Linking both results, the connectivity analysis and the ROI study, we proposed that the Rc network has more links distributed among the brain and this is counterbalanced with a lower activity in individual regions, suggesting that the energy saved in the BOLD activity is used in maintaining a denser graph.

Our results make a step forward in identifying neural footprints in memories enhanced by different reminder treatments: reconsolidation and retraining. The main function of reconsolidation is to update the content or the strength of the original trace. Though the importance of understanding how this process works, the strengthening function is scarcely explored in animals model[44,45] and in humans[46-50]. Using an inhibitory avoidance task in rats, Inda and co-workers found that brief, non-reinforced context re-exposures strengthened memories through reconsolidation.

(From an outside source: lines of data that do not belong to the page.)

$ cat config.mk
export PLATFORM = sky130hd
export DESIGN_NAME = rgb_pwm_sequencer
export DESIGN_NICKNAME = d
export VERILOG_FILES = /design/src/rtl/rgb_pwm_sequencer.sv
export SDC_FILE = /design/constraint.sdc
export NUM_CORES = 1
export LEC_CHECK = 0
export ABC_AREA = 1
export CAP_MARGIN = 30
export CORE_ASPECT_RATIO = 1.75
export CORE_MARGIN = 1.5
export CORE_UTILIZATION = 55
export DETAILED_ROUTE_END_ITERATION = 16
export HOLD_SLACK_MARGIN = 0.03
export PLACE_DENSITY = 0.72
export RECOVER_POWER = 25
export SLEW_MARGIN = 5
export SYNTH_ARGS = -nofsm -noshare
export SYNTH_HDL_FRONTEND = slang
export SYNTH_HIERARCHICAL = 1
export SYNTH_SLANG_ARGS = --single-unit
export TNS_END_PERCENT = 20
$ cat constraint.sdc
create_clock -name hw_clk -period 5.7 [get_ports hw_clk]
set_input_delay 1.425 -clock hw_clk [delete_from_list [all_inputs] [get_ports hw_clk]]
set_output_delay 1.425 -clock hw_clk [all_outputs]
set_load 0.005 [all_outputs]
$ cat src/rtl/rgb_pwm_sequencer.sv
// RGB LED colour sequencer: 8-colour table, step/fade/hold/off modes, per-channel PWM
// scaled by a global brightness, driving the board LED through an SB_RGBA_DRV.
module rgb_pwm_sequencer #(
  parameter int    PWM_BITS    = 8,
  parameter int    TICK_CYCLES = 46875,
  parameter string LED_CURRENT = "0b000001"
) (
  input  logic                hw_clk,
  input  logic                rst_n,
  input  logic [1:0]          mode,
  input  logic [PWM_BITS-1:0] brightness,
  input  logic                step_req,
  output logic                led_red,
  output logic                led_green,
  output logic                led_blue,
  output logic [2:0]          color_idx,
  output logic                pwm_sync
);

  localparam int N  = PWM_BITS;
  localparam int TW = (TICK_CYCLES > 1) ? $clog2(TICK_CYCLES) : 1;
  localparam logic [N-1:0]  LVL_MAX   = '1;
  localparam logic [TW-1:0] TICK_LAST = TW'(TICK_CYCLES - 1);

  localparam logic [1:0] MODE_STEP = 2'b00;
  localparam logic [1:0] MODE_FADE = 2'b01;
  localparam logic [1:0] MODE_HOLD = 2'b10;
  localparam logic [1:0] MODE_OFF  = 2'b11;

  // Channel-ordered colour: bit0 = red, bit1 = green, bit2 = blue
  function automatic logic [2:0] colour_bgr(input logic [2:0] idx);
    case (idx)
      3'd0:    colour_bgr = 3'b001;
      3'd1:    colour_bgr = 3'b010;
      3'd2:    colour_bgr = 3'b100;
      3'd3:    colour_bgr = 3'b110;
      3'd4:    colour_bgr = 3'b011;
      3'd5:    colour_bgr = 3'b101;
      3'd6:    colour_bgr = 3'b000;
      default: colour_bgr = 3'b111;
    endcase
  endfunction

  logic [N-1:0]  level_reg [3];
  logic [2:0]    color_idx_reg;
  logic [TW-1:0] tick_cnt_reg;
  logic [N-1:0]  dwell_cnt_reg;
  logic [N-1:0]  pwm_cnt_reg;
  logic          pwm_sync_reg;
  logic [1:0]    mode_prev_reg;
  logic [2:0]    pwm_reg;

  logic       running;
  logic       tick;
  logic [2:0] idx_next;
  logic [2:0] rgb_cur;
  logic [2:0] rgb_nxt;
  logic [2:0] at_tgt;
  logic [2:0] pwm_on;
  logic [N:0] bright_p1;

  assign running   = (mode == MODE_STEP) || (mode == MODE_FADE);
  assign tick      = running && (tick_cnt_reg == TICK_LAST);
  assign idx_next  = color_idx_reg + 3'd1;
  assign rgb_cur   = colour_bgr(color_idx_reg);
  assign rgb_nxt   = colour_bgr(idx_next);
  assign bright_p1 = {1'b0, brightness} + (N+1)'(1);

  for (genvar gi = 0; gi < 3; gi++) begin : g_ch
    logic [N-1:0] tgt;
    logic [2*N:0] prod;
    assign tgt         = rgb_nxt[gi] ? LVL_MAX : '0;
    assign at_tgt[gi]  = (level_reg[gi] == tgt);
    // Full-width product and compare: duty never exceeds 2^N-1, so no clamp is needed
    assign prod        = {{(N+1){1'b0}}, level_reg[gi]} * {{N{1'b0}}, bright_p1};
    assign pwm_on[gi]  = ({{(N+1){1'b0}}, pwm_cnt_reg} < (prod >> N));
  end

  always_ff @(posedge hw_clk or negedge rst_n) begin
    if (!rst_n) begin
      level_reg[0]  <= LVL_MAX;
      level_reg[1]  <= '0;
      level_reg[2]  <= '0;
      color_idx_reg <= '0;
      tick_cnt_reg  <= '0;
      dwell_cnt_reg <= '0;
      pwm_cnt_reg   <= '0;
      pwm_sync_reg  <= 1'b0;
      mode_prev_reg <= MODE_STEP;
      pwm_reg       <= '0;
    end else begin
      pwm_cnt_reg   <= pwm_cnt_reg + 1'b1;
      pwm_sync_reg  <= (pwm_cnt_reg == LVL_MAX);
      mode_prev_reg <= mode;
      pwm_reg       <= (mode == MODE_OFF) ? 3'b000 : pwm_on;

      if (running)
        tick_cnt_reg <= tick ? '0 : tick_cnt_reg + 1'b1;

      case (mode)
        MODE_STEP: begin
          // Leaving fade: discard partial levels and restart the dwell
          if (mode_prev_reg == MODE_FADE) begin
            dwell_cnt_reg <= '0;
            for (int c = 0; c < 3; c++)
              level_reg[c] <= rgb_cur[c] ? LVL_MAX : '0;
          end else if (tick) begin
            dwell_cnt_reg <= dwell_cnt_reg + 1'b1;
            if (dwell_cnt_reg == LVL_MAX) begin
              color_idx_reg <= idx_next;
              for (int c = 0; c < 3; c++)
                level_reg[c] <= rgb_nxt[c] ? LVL_MAX : '0;
            end
          end
        end
        MODE_FADE: begin
          if (tick) begin
            if (&at_tgt) begin
              color_idx_reg <= idx_next;
            end else begin
              for (int c = 0; c < 3; c++) begin
                if (rgb_nxt[c] && level_reg[c] != LVL_MAX)
                  level_reg[c] <= level_reg[c] + 1'b1;
                else if (!rgb_nxt[c] && level_reg[c] != '0)
                  level_reg[c] <= level_reg[c] - 1'b1;
              end
            end
          end
        end
        MODE_HOLD: begin
          if (step_req) begin
            color_idx_reg <= idx_next;
            for (int c = 0; c < 3; c++)
              level_reg[c] <= rgb_nxt[c] ? LVL_MAX : '0;
          end
        end
        default: ;
      endcase
    end
  end

  assign color_idx = color_idx_reg;
  assign pwm_sync  = pwm_sync_reg;

  SB_RGBA_DRV #(
    .RGB0_CURRENT(LED_CURRENT),
    .RGB1_CURRENT(LED_CURRENT),
    .RGB2_CURRENT(LED_CURRENT)
  ) u_rgb_drv (
    .CURREN   (1'b1),
    .RGBLEDEN (1'b1),
    .RGB0PWM  (pwm_reg[1]),
    .RGB1PWM  (pwm_reg[2]),
    .RGB2PWM  (pwm_reg[0]),
    .RGB0     (led_green),
    .RGB1     (led_blue),
    .RGB2     (led_red)
  );

endmodule

// Behavioural stand-in for the iCE40 RGB current driver: a pad follows its PWM input
// while the driver is enabled and the channel has a non-zero current setting.
module SB_RGBA_DRV #(
  parameter string RGB0_CURRENT = "0b000000",
  parameter string RGB1_CURRENT = "0b000000",
  parameter string RGB2_CURRENT = "0b000000"
) (
  input  logic CURREN,
  input  logic RGBLEDEN,
  input  logic RGB0PWM,
  input  logic RGB1PWM,
  input  logic RGB2PWM,
  output logic RGB0,
  output logic RGB1,
  output logic RGB2
);

  localparam bit CH0_EN = (RGB0_CURRENT != "0b000000");
  localparam bit CH1_EN = (RGB1_CURRENT != "0b000000");
  localparam bit CH2_EN = (RGB2_CURRENT != "0b000000");

  logic drv_en;
  assign drv_en = CURREN & RGBLEDEN;
  assign RGB0   = drv_en & RGB0PWM & CH0_EN;
  assign RGB1   = drv_en & RGB1PWM & CH1_EN;
  assign RGB2   = drv_en & RGB2PWM & CH2_EN;

endmodule
# Yosys cells after proc, flatten, opt, wreduce, memory -nomap -nowiden
# Cells that the tools add are included.
# word_totals
elab_cells,121
in_bits,13
reg_bits,65
# op_classes
n_mux,32
magnitude_cmp,3
multipliers,3
reduce_logical,25
add_sub_neg,11
n_eq_ne,37
# ops
op,n
$mux 24,6
$mux 8,14
$pmux 24 s3,1
$mul 8x9->17,3
$pmux 3 s7,2
$add 8x1->8 const B,5
$reduce_and 7->1,4
$lt 8x9->1,3
$eq 8x8->1,3
$ne 8x8->1 const B,3
$reduce_bool 8->1,3
$sub 8x1->8 const B,3
$mux 3,7
$eq 3x3->1 const B,6
$add 16x1->16 const B,1
$eq 16x16->1 const B,1
$eq 8x8->1 const B,2
$mux 16,1
$eq 3x2->1 const B,4
$ne 3x1->1 const B,4
$ne 2x2->1 const B,5
$add 8x1->9 const B,1
$pmux 3 s3,1
$logic_and 1x1->1,7
other kinds (14),21

# Depth between registers and ports, before layout
# depth
word_depth,10
ltp_mapped,32
mapped_depth_nobuf,32

# By module
# The synthesis kept the hierarchy.
# modules_own_cells
mod,area_per_inst_um2,cells_per_inst,n_inst,seq_area_each_um2
rgb_pwm_sequencer,11761.3,1610,1,1636.6
SB_RGBA_DRV,26.3,7,1,0.0

# Least setup slack after synthesis
# OpenSTA, ideal clock, no wires.
# synth_timing
path_kind,input to register
startpoint,input port brightness[0]
endpoint,register pwm_reg[0]
path_slack_ps,-639
t_arrival_ps,6222
required_time_ps,5583
path_buffers,1
path_stages,27
cell_sequence,ha_1 -> nand2_1 -> nor2_1 -> nand2_1 -> nand2_1 -> clkbuf_1 -> nor2_1 -> fa_1 -> fa_1 -> fa_1 -> inv_1 -> fa_1 -> inv_1 -> ha_1 -> a21o_1 -> nor2_1 -> nand2_1 -> nand2_1 -> nand3_1 -> a21oi_1 -> xor2_1 -> ha_1 -> inv_1 -> o31ai_1 -> a21oi_1 -> nor2_1 -> nor2_1
# synth_between
elab_chain_cells,4
# synth_lines
element,line,text
from (decl),11,"input logic [PWM_BITS-1:0] brightness,"
$add 8x1->9,67,"assign bright_p1 = {1'b0, brightness} + (N+1)'(1);"
$mul 8x9->17,75,"assign prod = {{(N+1){1'b0}}, level_reg[gi]} * {{N{1'b0}}, bright_p1};"
$lt 8x9->1,76,"assign pwm_on[gi] = ({{(N+1){1'b0}}, pwm_cnt_reg} < (prod >> N));"
$mux 3,95,pwm_reg <= (mode == MODE_OFF) ? 3'b000 : pwm_on;
to (signal assigned),95,
to (decl),51,logic [2:0] pwm_reg;
# Every way passes these cells.
# A chain may end at the register's enable or synchronous reset.

# Final worst setup path
# layout_timing
startpoint,input port brightness[0]
endpoint,register pwm_reg[2]
# Same word-level chain as after synthesis.

==> impl_metrics.tcl <==
set metrics [dict create \
    yosysTopAreaCellShare_pct 21.4 \
    hpwl_um 27100 \
    required_ps 5990 \
    synthTopCellsByArea "fa_1 (21%), ha_1 (16%), dfrtp_1 (12%), nand2_1 (10%), inv_1 (9.6%)" \
    dieHeight_um 197 \
    fin_nets 2067 \
    worstHoldEndpoint "tick_cnt_reg[14]" \
    hold_start "tick_cnt_reg[14]" \
    cts_tree "built" \
    clkLatencyLatePin_ps 360 \
    cp_data_arrival_time_ps 6440 \
    rr_worst_depth 21 \
    hold_depth 1 \
    grt_pass1_wl_um 55800 \
    die-area_um2 22400 \
    grt_overflow 0 \
    numCtsBuffers 9 \
    max_cap_violations 1 \
    maxSlewHeadroom_pct -23.9 \
    cts_hold_buf 0 \
    run_status "finished, violations left" \
    num_vias 11289 \
    grt_pass1_vias 12033 \
    vias_per_cell 5.56 \
    io_buffers 19 \
    skew_ps 9.37 \
    cts.clk_slew.worst_paths_ps 60 \
    finalHoldViolations 0 \
    clock-root-buffer "clkbuf_16" \
    seq_area_frac_synth_pct 13.9 \
    min_period_over_period_pct 108 \
    htreeDepth 3 \
    post_synth.cell_area_avg_um2 7.29 \
    syn_area_um2 11800 \
    violations "capacitance limit, slew limit, setup timing" \
    finalSetupViolations 3 \
    ys_ff_latch 65 \
    track_usage_pct 31.9 \
    drtIter0Drc 640 \
    grt_antenna_before_repair 0 \
    synth-edff-count 0 \
    async_flop_share_pct 100 \
    ant_nets 0 \
    grt_max_degree 36 \
    holdWs_ps 508 \
    largest_reg_flops 24 \
    ys_warn_count 6 \
    rsz0062_at_grt "yes" \
    r2r_slack_ps 530 \
    timing.rr.start "level_reg[2]" \
    rows 70 \
    place.gp.congestion 0.982 \
    drt_wl_total_um 33500 \
    worst_setup_path_end_kind "flip-flop" \
    setup_slack_ps -447 \
    firstDrtPassIters 5 \
    num_io_pins 20 \
    crit_path_start_kind "input pin" \
    fin_crit_ps 6150 \
    regToRegEndpoint "pwm_reg[2]" \
    synth_top_area_cell "fa_1" \
    layout.cells.non_filler 2031 \
    drive_above_1_share_pct 16.0 \
    tightest_slew_ps 1860 \
    clk_path_buf_depth 2 \
    drc_errors 0 \
    hold_path_class "reg -> reg" \
    initial_core_util_pct 56.3 \
    ys_types 51 \
    path_max_fanout 4 \
    timing_worst_setup_path_type "in -> reg" \
    antenna_cells 0 \
    finalMaxSlewViolations 36 \
    synth_flop_cell "dfrtp_1" \
    max_freq_ghz 0.163 \
    synthCells 1617 \
    cts_sinks 65 \
    placedCellCount 1994 \
    die_w_um 114 \
    wl_per_cell_um 16.5 \
    coreArea_um2 20900 \
    syn_to_final_growth_pct 20.5 \
]
worst max path at each step:
stage                       start          to  slack [ps]  depth (start not counted)
floorplan           brightness[0]  pwm_reg[2]        -360                         30
global placement    brightness[0]  pwm_reg[1]       -1460                         28
detailed placement  brightness[0]  pwm_reg[1]       -1480                         28
CTS                 brightness[1]  pwm_reg[0]        -420                         30
global route        brightness[0]  pwm_reg[2]        -690                         28
finish              brightness[0]  pwm_reg[2]        -450                         28
placed cells by master, fill, tap and decap left out, types with 39 or more instances in the layout:
| master | instances |
|---|---|
| buf_4 | 134 |
| nand3_1 | 65 |
| a21oi_1 | 70 |
| nor2_1 | 222 |
| dfrtp_1 | 57 |
| fa_1 | 125 |
| o21ai_0 | 39 |
| ha_1 | 141 |
| nand2_1 | 308 |
| inv_1 | 289 |
cells in the mapped netlist (8+ instances only):
master    instances
ha_1            154
nand2_1         324
clkinv_1         14
nand4_1          25
xor2_1           25
nor3_1           21
xnor2_1          13
nand3_1          72
o21ai_0          47
a21oi_1          80
inv_1           301
a21o_1           11
dfrtp_1          57
nor2_1          241
nand3b_1         11
dfstp_2           8
clkbuf_1         13
fa_1            126
worst max-delay path, cell delays in order:
cell and delay, ps:
buf_6 90, ha_4 170, nand2_4 80, nor2_4 100, nand4_1 180, nor2_2 240, inv_2 80, buf_4 150
nor2_4 100, fa_1 480, fa_1 490, fa_1 500, inv_1 50, fa_1 500, inv_2 50, ha_4 230
nand2_1 60, inv_1 50, nand2_1 80, nand2_1 70, or2_4 270, a21oi_2 150, xor2_1 180, ha_1 260
a21oi_1 110, nand3b_1 110, nand3_1 80, nor2_1 100
logic make-up after synthesis:
family,share of synthesized area [%]
compound gates,8.69
xor+xnor,2.82
fa+ha+maj,37.7
buf+inv,10.9
flops,13.9
other cells,0.0318
simple gates,25.9
per-layer routing:
layer | share of wire [%] | vias up | track usage [%]
met1 | 36 | 5400 | 32.2
li1 | - | 5392 | -
met4 | 7.6 | 0 | 23.0
met5 | 0 | - | 0
met3 | 3.2 | 157 | 3.26
met2 | 53 | 340 | 59.7
layout make-up:
cell class / count / area (µm²)
fill: 1765 / 6730
timing repair buffer: 165 / 1390
inverter: 319 / 1200
multi-input combinational: 1214 / 9350
tap: 252 / 315
clock buffer: 13 / 240
sequential: 65 / 1640
clock inverter: 3 / 65.1
per-stage QoR:
stage | cell area [µm²] | util (%) | TNS [ps] | setup slack (ps)
floorplan | 12100 | - | -1050 | -356
global placement | 13400 | 64.1 | -3950 | -1460
detailed placement | 13400 | 64.1 | -4150 | -1480
CTS | 14100 | 67.6 | -1190 | -416
global route | 14200 | 67.8 | -2040 | -690
finish | 14200 | 67.8 | -1330 | -447
timing repair:
action	in CTS	in global routing
endpoints found under the setup margin	3	3
hold endpoints to repair	0	0
setup buffers	20	0
pin swaps	70	9
resized for setup	85	11
gates cloned	1	0
Power is left out: the tool's default activity adds up to more than one toggle a clock period on the data nets, which glitch-free logic cannot reach.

Author reported that three context reactivations enhanced fear memories by engaging the direct functional connectivity between the dorsal hippocampus and the prelimbic cortex. Moreover, the authors found a critical involvement of BDNF and neuroligin 1 and 2 in promoting memory strengthening while inhibiting new learning (extinction)[44]. Regarding humans, Wichert and colleagues explored the possibility of altering retrieved episodic memories in relation to the age of memories[51]. Participants learned a set of emotional and neutral pictures and recalled them 1, 7, or 28 days later. The authors found that memory retrieval per se enhanced 28-day-old memories but had no effect on 1-day- or 7-day-old memories. Moreover, in motor memories, Wymbs and colleagues found that a skill could be strengthened by reconsolidation using a reactivation session followed by practice with a modified version of the skill with increased variability[49,52].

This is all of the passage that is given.